> What is needed
In the entries below, find the string "delay" and return each line holding it.

> Data for the task
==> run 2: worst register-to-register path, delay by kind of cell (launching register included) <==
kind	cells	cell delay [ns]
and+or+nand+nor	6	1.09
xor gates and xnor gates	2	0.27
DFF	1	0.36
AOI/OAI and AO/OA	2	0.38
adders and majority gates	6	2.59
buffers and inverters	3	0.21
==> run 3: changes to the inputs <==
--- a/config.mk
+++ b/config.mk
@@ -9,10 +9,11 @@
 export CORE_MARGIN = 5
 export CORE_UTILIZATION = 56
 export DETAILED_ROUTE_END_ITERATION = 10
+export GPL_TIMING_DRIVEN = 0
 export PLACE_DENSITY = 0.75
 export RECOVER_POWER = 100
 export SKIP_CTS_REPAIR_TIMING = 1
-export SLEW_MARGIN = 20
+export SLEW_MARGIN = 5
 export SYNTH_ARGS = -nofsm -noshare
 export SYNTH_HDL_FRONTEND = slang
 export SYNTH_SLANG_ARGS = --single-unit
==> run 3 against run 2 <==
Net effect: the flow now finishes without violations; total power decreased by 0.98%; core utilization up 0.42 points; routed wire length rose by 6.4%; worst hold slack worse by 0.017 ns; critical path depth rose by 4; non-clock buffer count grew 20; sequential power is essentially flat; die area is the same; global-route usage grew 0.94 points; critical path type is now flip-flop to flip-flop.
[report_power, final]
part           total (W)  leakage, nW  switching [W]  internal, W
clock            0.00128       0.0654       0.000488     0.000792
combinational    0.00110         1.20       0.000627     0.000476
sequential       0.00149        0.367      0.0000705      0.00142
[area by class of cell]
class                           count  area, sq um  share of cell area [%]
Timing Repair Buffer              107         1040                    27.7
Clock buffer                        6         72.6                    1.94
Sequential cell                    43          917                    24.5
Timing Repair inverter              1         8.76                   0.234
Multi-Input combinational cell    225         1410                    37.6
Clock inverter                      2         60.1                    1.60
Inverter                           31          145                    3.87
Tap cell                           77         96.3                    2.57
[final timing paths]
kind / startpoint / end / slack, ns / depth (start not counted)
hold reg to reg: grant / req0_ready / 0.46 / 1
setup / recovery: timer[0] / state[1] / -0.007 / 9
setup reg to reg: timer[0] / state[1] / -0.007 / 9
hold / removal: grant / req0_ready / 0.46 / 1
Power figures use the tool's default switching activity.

> Exercise solution
==> run 2: worst register-to-register path, delay by kind of cell (launching register included) <==
kind	cells	cell delay [ns]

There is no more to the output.